Présentation de nouveaux faits
Le jugement de la chambre de première instance tombe le 20 décembre 2012. Ngirabatware est déclaré « coupable de génocide, incitation directe et publique à commettre le génocide et le viol ». Selon la chambre présidée par le juge tanzanien William Hussein Sekule, l’ex-ministre a incité, aidé et encouragé les miliciens de sa commune natale de Nyamyumba à tuer leurs voisins tutsis et à violer les femmes tutsies en avril 1994. Ce qui lui vaut une peine de 35 ans d’emprisonnement. Cependant, le 18 décembre 2014, la chambre d’appel l’acquitte du chef « viol constitutif de crime contre l’humanité » et réduit la peine à 30 ans de prison.
Protestant de son innocence, Ngirabatware refuse de s’avouer vaincu. Dans une requête déposée le 8 juillet 2016 devant le Mécanisme pour les tribunaux pénaux internationaux (MTPI), qui assure les fonctions résiduelles du TPIR, l’ex-dirigeant demande un nouveau procès, expliquant disposer de nouveaux faits l’exonérant de toute responsabilité dans les crimes pour lesquels il a été condamné. Le 19 juin 2017, le MTPI y fait droit. « C’est la première fois que le Mécanisme fait droit à une demande de révision d’un jugement final », souligne le MTPI dans un communiqué.
Équipe de défense arrêtée au Rwanda
Initialement programmé pour février 2018 dans un premier temps, le nouveau procès sera reporté deux fois. D’abord pour permettre à la nouvelle avocate de la défense, Diana Ellis, de se plonger dans le volumineux dossier. Puis début septembre 2018, alors que les audiences sont annoncées pour la fin du mois, cinq Rwandais, dont Dick Prudence Munyeshuli, un avocat qui travaillait comme enquêteur au sein de l’équipe de défense de Ngirabatware, sont arrêtés dans leur pays.
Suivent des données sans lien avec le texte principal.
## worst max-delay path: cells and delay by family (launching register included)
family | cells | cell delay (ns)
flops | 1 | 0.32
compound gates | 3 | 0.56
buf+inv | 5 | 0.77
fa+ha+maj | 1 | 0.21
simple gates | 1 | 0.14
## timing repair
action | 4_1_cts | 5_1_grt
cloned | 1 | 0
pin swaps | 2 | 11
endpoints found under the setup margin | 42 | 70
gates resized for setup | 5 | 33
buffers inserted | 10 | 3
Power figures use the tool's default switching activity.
$ cat src/rtl/chip8_key_debounce.sv
// chip8_key_debounce -- debounced state of one keypad key.
//
// Configuration macro: CHIP8_KEYPAD_DEBOUNCE_EN
//   defined   : an agreement counter must see DEBOUNCE_SCANS consecutive
//               samples that differ from the current state before it flips.
//   undefined : no counter; the state simply follows the raw sample.
//
// Ports:
//   clk_in     system clock
//   rst_in     synchronous active-high reset
//   en_i       sample strobe (this key's row is being sampled this cycle)
//   raw_i      raw pressed level for this key (1 = pressed)
//   state_o    registered debounced state
//   state_d_o  debounced state that will be loaded on this edge, used by the
//              parent to spot 0->1 transitions in the same cycle they happen
module chip8_key_debounce
  import chip8_pkg::*;
#(
  parameter int DEBOUNCE_SCANS = 4
) (
  input  logic clk_in,
  input  logic rst_in,
  input  logic en_i,
  input  logic raw_i,
  output logic state_o,
  output logic state_d_o
);

  logic state_q, state_d;

`ifdef CHIP8_KEYPAD_DEBOUNCE_EN
  localparam int CNT_W = (DEBOUNCE_SCANS < 2) ? 1 : $clog2(DEBOUNCE_SCANS + 1);

  logic [CNT_W-1:0] cnt_q, cnt_d;

  always_comb begin
    state_d = state_q;
    cnt_d   = cnt_q;
    if (en_i) begin
      if (raw_i == state_q) begin
        cnt_d = '0;
      end else if (cnt_q == CNT_W'(DEBOUNCE_SCANS - 1)) begin
        // This disagreeing sample is the DEBOUNCE_SCANS-th in a row.
        state_d = raw_i;
        cnt_d   = '0;
      end else begin
        cnt_d = cnt_q + CNT_W'(1);
      end
    end
  end

  always_ff @(posedge clk_in) begin
    if (rst_in) begin
      state_q <= 1'b0;
      cnt_q   <= '0;
    end else begin
      state_q <= state_d;
      cnt_q   <= cnt_d;
    end
  end
`else
  // Filtering disabled: the depth parameter has no effect in this build.
  logic [31:0] cfg_unused;
  assign cfg_unused = 32'(DEBOUNCE_SCANS);

  always_comb begin
    state_d = state_q;
    if (en_i) begin
      state_d = raw_i;
    end
  end

  always_ff @(posedge clk_in) begin
    if (rst_in) begin
      state_q <= 1'b0;
    end else begin
      state_q <= state_d;
    end
  end
`endif

  assign state_o   = state_q;
  assign state_d_o = state_d;

endmodule
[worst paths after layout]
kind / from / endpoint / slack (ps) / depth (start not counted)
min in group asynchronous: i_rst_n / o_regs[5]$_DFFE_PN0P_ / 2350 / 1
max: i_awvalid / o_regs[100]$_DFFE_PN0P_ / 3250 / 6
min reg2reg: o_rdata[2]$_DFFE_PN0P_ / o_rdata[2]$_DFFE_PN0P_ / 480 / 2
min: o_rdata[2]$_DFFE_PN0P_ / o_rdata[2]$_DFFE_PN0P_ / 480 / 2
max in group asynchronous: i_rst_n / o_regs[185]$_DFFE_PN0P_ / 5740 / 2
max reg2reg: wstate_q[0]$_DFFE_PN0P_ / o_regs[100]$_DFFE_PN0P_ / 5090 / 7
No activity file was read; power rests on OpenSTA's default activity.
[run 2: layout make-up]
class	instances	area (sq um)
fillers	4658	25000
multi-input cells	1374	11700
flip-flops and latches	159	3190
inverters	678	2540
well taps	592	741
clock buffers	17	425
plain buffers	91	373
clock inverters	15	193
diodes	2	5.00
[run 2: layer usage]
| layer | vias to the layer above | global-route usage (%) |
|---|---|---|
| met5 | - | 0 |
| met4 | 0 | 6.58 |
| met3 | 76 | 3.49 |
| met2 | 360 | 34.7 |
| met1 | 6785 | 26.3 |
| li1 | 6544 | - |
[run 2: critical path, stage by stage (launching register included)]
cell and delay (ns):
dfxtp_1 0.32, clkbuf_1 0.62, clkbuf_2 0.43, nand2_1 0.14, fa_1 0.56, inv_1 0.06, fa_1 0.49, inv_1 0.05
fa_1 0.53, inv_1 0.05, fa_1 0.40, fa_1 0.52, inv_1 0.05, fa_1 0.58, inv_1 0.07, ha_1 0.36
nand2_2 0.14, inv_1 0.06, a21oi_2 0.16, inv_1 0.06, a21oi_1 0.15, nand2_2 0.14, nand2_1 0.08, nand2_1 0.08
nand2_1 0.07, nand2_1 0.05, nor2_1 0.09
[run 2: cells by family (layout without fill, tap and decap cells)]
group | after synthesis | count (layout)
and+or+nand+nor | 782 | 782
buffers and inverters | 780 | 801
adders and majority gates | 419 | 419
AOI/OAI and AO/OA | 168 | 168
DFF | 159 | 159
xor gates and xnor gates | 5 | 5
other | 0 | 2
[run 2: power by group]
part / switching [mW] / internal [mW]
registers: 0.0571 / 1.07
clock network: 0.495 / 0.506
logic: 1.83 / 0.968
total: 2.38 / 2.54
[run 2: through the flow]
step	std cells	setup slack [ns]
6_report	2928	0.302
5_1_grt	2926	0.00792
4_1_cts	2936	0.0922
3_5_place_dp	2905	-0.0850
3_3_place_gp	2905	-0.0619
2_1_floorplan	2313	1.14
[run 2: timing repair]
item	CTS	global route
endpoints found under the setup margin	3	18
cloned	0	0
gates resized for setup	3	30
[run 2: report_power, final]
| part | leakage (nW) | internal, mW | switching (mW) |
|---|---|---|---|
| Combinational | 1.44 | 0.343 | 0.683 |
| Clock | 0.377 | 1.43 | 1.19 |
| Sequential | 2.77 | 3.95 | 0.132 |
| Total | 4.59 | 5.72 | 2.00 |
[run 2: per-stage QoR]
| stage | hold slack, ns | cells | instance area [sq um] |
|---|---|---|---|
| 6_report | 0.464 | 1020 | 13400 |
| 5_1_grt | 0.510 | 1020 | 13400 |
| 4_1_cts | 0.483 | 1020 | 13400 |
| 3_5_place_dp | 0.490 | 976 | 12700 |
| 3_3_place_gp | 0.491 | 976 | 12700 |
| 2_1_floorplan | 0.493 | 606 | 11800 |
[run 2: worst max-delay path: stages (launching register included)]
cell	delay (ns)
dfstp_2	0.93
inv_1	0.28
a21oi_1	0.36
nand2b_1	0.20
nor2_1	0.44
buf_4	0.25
## src/rtl/grn_ctrl_pkg.sv

```systemverilog
// Shared types and constants for the GRN attractor controller.
//   state_e    : controller FSM states
//   CNT_W_DEF  : default width of the step/period counters
//   STROBE_LAT : cycles from a registered strobe to the node update becoming visible
package grn_ctrl_pkg;

   typedef enum logic [3:0] {
      StIdle,
      StLoad,
      StSettle,
      StStep,
      StCheck,
      StPstep,
      StPcheck,
      StDone,
      StTimeout
   } state_e;

   localparam int unsigned CNT_W_DEF  = 16;
   localparam int unsigned STROBE_LAT = 1;

endpackage

```

## src/rtl/grn_attractor_ctrl_if.sv

```systemverilog
// Bundle between the attractor controller, its host and the GRN node array.
// Host side:  go, init_vec (to ctrl); busy, done, timeout, meet_steps, period (from ctrl)
// Node side:  s0_vec, s1_vec (to ctrl); init_state, reset_nos, start_s0, start_s1 (from ctrl)
// Optional (ATTRACTOR_SNAP_EN): snap_vec, a state captured on the attractor.
// slave  : the controller's view
// master : the host/node-array view
interface grn_attractor_ctrl_if
   import grn_ctrl_pkg::*;
#(
   parameter int unsigned N_NODES = 38,
   parameter int unsigned CNT_W   = CNT_W_DEF
);

   logic               go;
   logic [N_NODES-1:0] init_vec;
   logic [N_NODES-1:0] s0_vec;
   logic [N_NODES-1:0] s1_vec;
   logic [N_NODES-1:0] init_state;
   logic               reset_nos;
   logic               start_s0;
   logic               start_s1;
   logic               busy;
   logic               done;
   logic               timeout;
   logic [CNT_W-1:0]   meet_steps;
   logic [CNT_W-1:0]   period;
`ifdef ATTRACTOR_SNAP_EN
   logic [N_NODES-1:0] snap_vec;
`endif

   modport slave (
      input  go,
      input  init_vec,
      input  s0_vec,
      input  s1_vec,
      output init_state,
      output reset_nos,
      output start_s0,
      output start_s1,
      output busy,
      output done,
      output timeout,
      output meet_steps,
      output period
`ifdef ATTRACTOR_SNAP_EN
      , output snap_vec
`endif
   );

   modport master (
      output go,
      output init_vec,
      output s0_vec,
      output s1_vec,
      input  init_state,
      input  reset_nos,
      input  start_s0,
      input  start_s1,
      input  busy,
      input  done,
      input  timeout,
      input  meet_steps,
      input  period
`ifdef ATTRACTOR_SNAP_EN
      , input snap_vec
`endif
   );

endinterface

```

## src/rtl/grn_vec_cmp.sv

```systemverilog
// Purely combinational N_NODES-wide equality compare of two network states.
//   a, b : state vectors
//   eq   : high when a == b
module grn_vec_cmp
   import grn_ctrl_pkg::*;
#(
   parameter int unsigned N_NODES = 38
) (
   input  logic [N_NODES-1:0] a,
   input  logic [N_NODES-1:0] b,
   output logic               eq
);

   assign eq = (a == b);

endmodule

```

## src/rtl/grn_attractor_ctrl.sv

```systemverilog
// Drives the GRN node array through Floyd cycle detection (tortoise s0, hare s1),
// then measures the attractor period by stepping only the hare.
// Ports: clk, rst (sync, active-high); bus (grn_attractor_ctrl_if.slave) carrying
//   go/init_vec in, busy/done/timeout/meet_steps/period out, node strobes and
//   init_state out, s0_vec/s1_vec in.
// Optional: define ATTRACTOR_SNAP_EN to add bus.snap_vec (s0 state captured at meet).
module grn_attractor_ctrl
   import grn_ctrl_pkg::*;
#(
   parameter int unsigned N_NODES   = 38,
   parameter int unsigned CNT_W     = CNT_W_DEF,
   parameter int unsigned MAX_STEPS = 1000
) (
   input logic                 clk,
   input logic                 rst,
   grn_attractor_ctrl_if.slave bus
);

   localparam logic [CNT_W-1:0] MaxCnt = CNT_W'(MAX_STEPS);
   localparam logic [CNT_W-1:0] SatCnt = '1;

   state_e             state_q, state_d;
   logic [N_NODES-1:0] init_q, init_d;
   logic [CNT_W-1:0]   k_q, k_d;
   logic [CNT_W-1:0]   p_q, p_d;
   logic [CNT_W-1:0]   meet_q, meet_d;
   logic [CNT_W-1:0]   period_q, period_d;
   logic               done_q, done_d;
   logic               tmo_q, tmo_d;
   logic               reset_nos_q, reset_nos_d;
   logic               start_s0_q, start_s0_d;
   logic               start_s1_q, start_s1_d;
   logic               busy_q, busy_d;
   logic               vec_eq;
`ifdef ATTRACTOR_SNAP_EN
   logic [N_NODES-1:0] snap_q, snap_d;
`endif

   // One comparator shared by the Floyd check and the period check.
   grn_vec_cmp #(
      .N_NODES (N_NODES)
   ) u_cmp (
      .a  (bus.s0_vec),
      .b  (bus.s1_vec),
      .eq (vec_eq)
   );

   always_comb begin
      state_d  = state_q;
      init_d   = init_q;
      k_d      = k_q;
      p_d      = p_q;
      meet_d   = meet_q;
      period_d = period_q;
      done_d   = done_q;
      tmo_d    = tmo_q;
`ifdef ATTRACTOR_SNAP_EN
      snap_d   = snap_q;
`endif

      case (state_q)
         StIdle, StDone, StTimeout: begin
            if (bus.go) begin
               state_d  = StLoad;
               init_d   = bus.init_vec;
               k_d      = '0;
               p_d      = '0;
               meet_d   = '0;
               period_d = '0;
               done_d   = 1'b0;
               tmo_d    = 1'b0;
`ifdef ATTRACTOR_SNAP_EN
               snap_d   = '0;
`endif
            end
         end
         StLoad:   state_d = StSettle;
         StSettle: state_d = StStep;
         StStep: begin
            k_d     = (k_q == SatCnt) ? k_q : k_q + 1'b1;
            state_d = StCheck;
         end
         StCheck: begin
            // Odd k leaves the tortoise at x[ceil(k/2)], not x[k/2]; skip those compares.
            if (!k_q[0] && vec_eq) begin
               meet_d  = k_q;
               state_d = StPstep;
`ifdef ATTRACTOR_SNAP_EN
               snap_d  = bus.s0_vec;
`endif
            end else if (k_q == MaxCnt) begin
               tmo_d   = 1'b1;
               state_d = StTimeout;
            end else begin
               state_d = StStep;
            end
         end
         StPstep: begin
            p_d     = (p_q == SatCnt) ? p_q : p_q + 1'b1;
            state_d = StPcheck;
         end
         StPcheck: begin
            if (vec_eq) begin
               period_d = p_q;
               done_d   = 1'b1;
               state_d  = StDone;
            end else if (p_q == MaxCnt) begin
               tmo_d   = 1'b1;
               state_d = StTimeout;
            end else begin
               state_d = StPstep;
            end
         end
         default: state_d = StIdle;
      endcase

      // Strobes are registered from the next state so they are high during
      // the named state and the nodes update on the edge that leaves it.
      reset_nos_d = (state_d == StLoad);
      start_s0_d  = (state_d == StStep);
      start_s1_d  = (state_d == StStep) || (state_d == StPstep);
      busy_d      = !(state_d inside {StIdle, StDone, StTimeout});
   end

   always_ff @(posedge clk) begin
      if (rst) begin
         state_q     <= StIdle;
         init_q      <= '0;
         k_q         <= '0;
         p_q         <= '0;
         meet_q      <= '0;
         period_q    <= '0;
         done_q      <= 1'b0;
         tmo_q       <= 1'b0;
         reset_nos_q <= 1'b0;
         start_s0_q  <= 1'b0;
         start_s1_q  <= 1'b0;
         busy_q      <= 1'b0;
`ifdef ATTRACTOR_SNAP_EN
         snap_q      <= '0;
`endif
      end else begin
         state_q     <= state_d;
         init_q      <= init_d;
         k_q         <= k_d;
         p_q         <= p_d;
         meet_q      <= meet_d;
         period_q    <= period_d;
         done_q      <= done_d;
         tmo_q       <= tmo_d;
         reset_nos_q <= reset_nos_d;
         start_s0_q  <= start_s0_d;
         start_s1_q  <= start_s1_d;
         busy_q      <= busy_d;
`ifdef ATTRACTOR_SNAP_EN
         snap_q      <= snap_d;
`endif
      end
   end

   assign bus.init_state = init_q;
   assign bus.reset_nos  = reset_nos_q;
   assign bus.start_s0   = start_s0_q;
   assign bus.start_s1   = start_s1_q;
   assign bus.busy       = busy_q;
   assign bus.done       = done_q;
   assign bus.timeout    = tmo_q;
   assign bus.meet_steps = meet_q;
   assign bus.period     = period_q;
`ifdef ATTRACTOR_SNAP_EN
   assign bus.snap_vec   = snap_q;
`endif

endmodule

```

## src/flat_wrapper.sv

```systemverilog
// flat-port wrapper written by rule: the top's interface ports become plain ports
module grn_attractor_ctrl_flat import grn_ctrl_pkg::*;
#(
   parameter int unsigned N_NODES   = 38,
   parameter int unsigned CNT_W     = CNT_W_DEF,
   parameter int unsigned MAX_STEPS = 1000
)
  (clk, rst, bus_go, bus_init_vec, bus_s0_vec, bus_s1_vec, bus_init_state, bus_reset_nos, bus_start_s0, bus_start_s1, bus_busy, bus_done, bus_timeout, bus_meet_steps, bus_period);
  grn_attractor_ctrl_if #(.N_NODES(N_NODES), .CNT_W(CNT_W)) bus_i ();
  input logic clk;
  input logic rst;
  input wire logic [$bits(bus_i.go)-1:0] bus_go;
  input wire logic [$bits(bus_i.init_vec)-1:0] bus_init_vec;
  input wire logic [$bits(bus_i.s0_vec)-1:0] bus_s0_vec;
  input wire logic [$bits(bus_i.s1_vec)-1:0] bus_s1_vec;
  output wire logic [$bits(bus_i.init_state)-1:0] bus_init_state;
  output wire logic [$bits(bus_i.reset_nos)-1:0] bus_reset_nos;
  output wire logic [$bits(bus_i.start_s0)-1:0] bus_start_s0;
  output wire logic [$bits(bus_i.start_s1)-1:0] bus_start_s1;
  output wire logic [$bits(bus_i.busy)-1:0] bus_busy;
  output wire logic [$bits(bus_i.done)-1:0] bus_done;
  output wire logic [$bits(bus_i.timeout)-1:0] bus_timeout;
  output wire logic [$bits(bus_i.meet_steps)-1:0] bus_meet_steps;
  output wire logic [$bits(bus_i.period)-1:0] bus_period;
  assign bus_i.go = bus_go;
  assign bus_i.init_vec = bus_init_vec;
  assign bus_i.s0_vec = bus_s0_vec;
  assign bus_i.s1_vec = bus_s1_vec;
  assign bus_init_state = bus_i.init_state;
  assign bus_reset_nos = bus_i.reset_nos;
  assign bus_start_s0 = bus_i.start_s0;
  assign bus_start_s1 = bus_i.start_s1;
  assign bus_busy = bus_i.busy;
  assign bus_done = bus_i.done;
  assign bus_timeout = bus_i.timeout;
  assign bus_meet_steps = bus_i.meet_steps;
  assign bus_period = bus_i.period;
  grn_attractor_ctrl #(.N_NODES(N_NODES), .CNT_W(CNT_W), .MAX_STEPS(MAX_STEPS)) u_core (.clk(clk), .rst(rst), .bus(bus_i));
endmodule
```
<file path="src/rtl/uart_cmd_pkg.sv">
// Shared types, constants and checksum helper for the UART command parser.
package uart_cmd_pkg;

    typedef enum logic [2:0] {
        IDLE,
        ADDR,
        DATA,
        CHK,
        OUT
    } parser_state_e;

    localparam logic [7:0] SYNC_BYTE_DEFAULT  = 8'hAA;
    localparam int         DATA_BYTES_DEFAULT = 2;
    localparam int         FRAME_LEN          = DATA_BYTES_DEFAULT + 3;

    function automatic int frame_len(input int data_bytes);
        return data_bytes + 3;
    endfunction

    // XOR of the address and the low data_bytes bytes of a right-aligned payload.
    function automatic logic [7:0] xor_checksum(
        input logic [7:0]  addr,
        input logic [31:0] payload,
        input int          data_bytes
    );
        logic [7:0] c;
        c = addr;
        for (int i = 0; i < 4; i++) begin
            if (i < data_bytes) c = c ^ payload[i*8 +: 8];
        end
        return c;
    endfunction

endpackage

</file>
<file path="src/rtl/uart_cmd_timer.sv">
// Inter-byte timeout counter: counts while enabled, clears on demand and
// raises expire for one cycle on reaching TIMEOUT_CYCLES-1 without a clear.
module uart_cmd_timer #(
    parameter int TIMEOUT_CYCLES = 100_000
) (
    input  logic clk,
    input  logic rst,
    input  logic clear,
    input  logic enable,
    output logic expire
);

    localparam int CNT_W = (TIMEOUT_CYCLES > 1) ? $clog2(TIMEOUT_CYCLES) : 1;
    localparam logic [CNT_W-1:0] LIMIT = CNT_W'(TIMEOUT_CYCLES - 1);

    logic [CNT_W-1:0] count_q;

    // A clear in the limit cycle means a byte arrived in time, so it wins.
    assign expire = enable && !clear && (count_q == LIMIT);

    always_ff @(posedge clk) begin
        if (rst || clear || expire) begin
            count_q <= '0;
        end else if (enable) begin
            count_q <= count_q + 1'b1;
        end
    end

endmodule

</file>
<file path="src/rtl/uart_cmd_parser.sv">
// Frame parser between uart_rx and sensor logic: SYNC, ADDR, DATA (MSB first), CHK.
// Inter-byte timeout is built only when UART_CMD_PARSER_TIMEOUT_EN is defined.
module uart_cmd_parser
    import uart_cmd_pkg::*;
#(
    parameter int         DATA_WIDTH     = 8,
    parameter int         DATA_BYTES     = 2,
    parameter logic [7:0] SYNC_BYTE      = SYNC_BYTE_DEFAULT,
    parameter int         TIMEOUT_CYCLES = 100_000
) (
    input  logic                    clk,
    input  logic                    rst,
    input  logic [DATA_WIDTH-1:0]   in_data,
    input  logic                    in_valid,
    output logic                    in_ready,
    output logic [DATA_WIDTH-1:0]   cmd_addr,
    output logic [8*DATA_BYTES-1:0] cmd_data,
    output logic                    cmd_valid,
    input  logic                    cmd_ready,
    output logic                    chk_err,
    output logic                    timeout_err,
    output logic [7:0]              err_cnt,
    output parser_state_e           dbg_state
);

    // Handshakes: a transfer happens on a clk edge where valid && ready are
    // both high; the source holds its payload stable until that edge.

    localparam logic [1:0] IDX_LAST = 2'(DATA_BYTES - 1);

    parser_state_e           state_q, state_d;
    logic [DATA_WIDTH-1:0]   addr_q, addr_d;
    logic [8*DATA_BYTES-1:0] data_q, data_d;
    logic [7:0]              chk_q, chk_d;
    logic [1:0]              idx_q, idx_d;
    logic                    chk_err_q, chk_err_d;
    logic [7:0]              err_cnt_q;
    logic                    accept;
    logic                    expire;
    logic                    err_event;

    assign in_ready  = (state_q != OUT);
    assign accept    = in_valid && in_ready;
    assign cmd_valid = (state_q == OUT);
    assign cmd_addr  = addr_q;
    assign cmd_data  = data_q;
    assign chk_err   = chk_err_q;
    assign err_cnt   = err_cnt_q;
    assign dbg_state = state_q;

`ifdef UART_CMD_PARSER_TIMEOUT_EN
    logic timer_clear;
    logic timer_enable;
    logic timeout_q;

    assign timer_clear  = accept || (state_q == IDLE) || (state_q == OUT);
    assign timer_enable = (state_q == ADDR) || (state_q == DATA) || (state_q == CHK);

    uart_cmd_timer #(
        .TIMEOUT_CYCLES (TIMEOUT_CYCLES)
    ) u_timer (
        .clk    (clk),
        .rst    (rst),
        .clear  (timer_clear),
        .enable (timer_enable),
        .expire (expire)
    );

    always_ff @(posedge clk) begin
        if (rst) timeout_q <= 1'b0;
        else     timeout_q <= expire;
    end

    assign timeout_err = timeout_q;
`else
    localparam int unused_timeout_cycles = TIMEOUT_CYCLES;

    assign expire      = 1'b0;
    assign timeout_err = 1'b0;
`endif

    always_comb begin
        state_d   = state_q;
        addr_d    = addr_q;
        data_d    = data_q;
        chk_d     = chk_q;
        idx_d     = idx_q;
        chk_err_d = 1'b0;
        case (state_q)
            IDLE: begin
                if (accept && in_data == SYNC_BYTE) state_d = ADDR;
            end
            ADDR: begin
                // SYNC_BYTE is ordinary data here; resync only happens from IDLE.
                if (accept) begin
                    addr_d  = in_data;
                    chk_d   = in_data;
                    idx_d   = IDX_LAST;
                    state_d = DATA;
                end
            end
            DATA: begin
                if (accept) begin
                    data_d[idx_q*8 +: 8] = in_data;
                    chk_d                = chk_q ^ in_data;
                    if (idx_q == 2'd0) state_d = CHK;
                    else               idx_d   = idx_q - 2'd1;
                end
            end
            CHK: begin
                if (accept) begin
                    if (in_data == chk_q) begin
                        state_d = OUT;
                    end else begin
                        chk_err_d = 1'b1;
                        state_d   = IDLE;
                    end
                end
            end
            OUT: begin
                if (cmd_ready) state_d = IDLE;
            end
            default: state_d = IDLE;
        endcase
        // expire is only raised in a cycle with no accepted byte.
        if (expire) state_d = IDLE;
    end

    assign err_event = chk_err_d || expire;

    always_ff @(posedge clk) begin
        if (rst) begin
            state_q   <= IDLE;
            addr_q    <= '0;
            data_q    <= '0;
            chk_q     <= '0;
            idx_q     <= '0;
            chk_err_q <= 1'b0;
            err_cnt_q <= '0;
        end else begin
            state_q   <= state_d;
            addr_q    <= addr_d;
            data_q    <= data_d;
            chk_q     <= chk_d;
            idx_q     <= idx_d;
            chk_err_q <= chk_err_d;
            if (err_event && err_cnt_q != 8'hFF) err_cnt_q <= err_cnt_q + 8'd1;
        end
    end

endmodule

</file>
Ils sont accusés par le procureur du MTPI d’avoir suborné ou cherché à suborner et intimider des témoins pour obtenir des déclarations favorables à l’ex-ministre. L’arrestation entraîne un nouveau report de l’ouverture du procès.
Les audiences démarrent donc enfin ce 16 septembre, après le rejet par la chambre d’une requête de l’accusation demandant que le procès attende que soit d’abord rendu le jugement dans l’affaire Munyeshuli. Les débats qui dureront jusqu’au 27 septembre, vont se dérouler devant une formation de cinq juges conduits par l’ex-président du MTPI, le juge Theodor Meron dont un certain nombre de décisions ont irrité les autorités rwandaises. Kigali reproche au magistrat américain d’avoir accordé la libération anticipée à de nombreux condamnés et d’être à l’origine de réductions de peine en appel.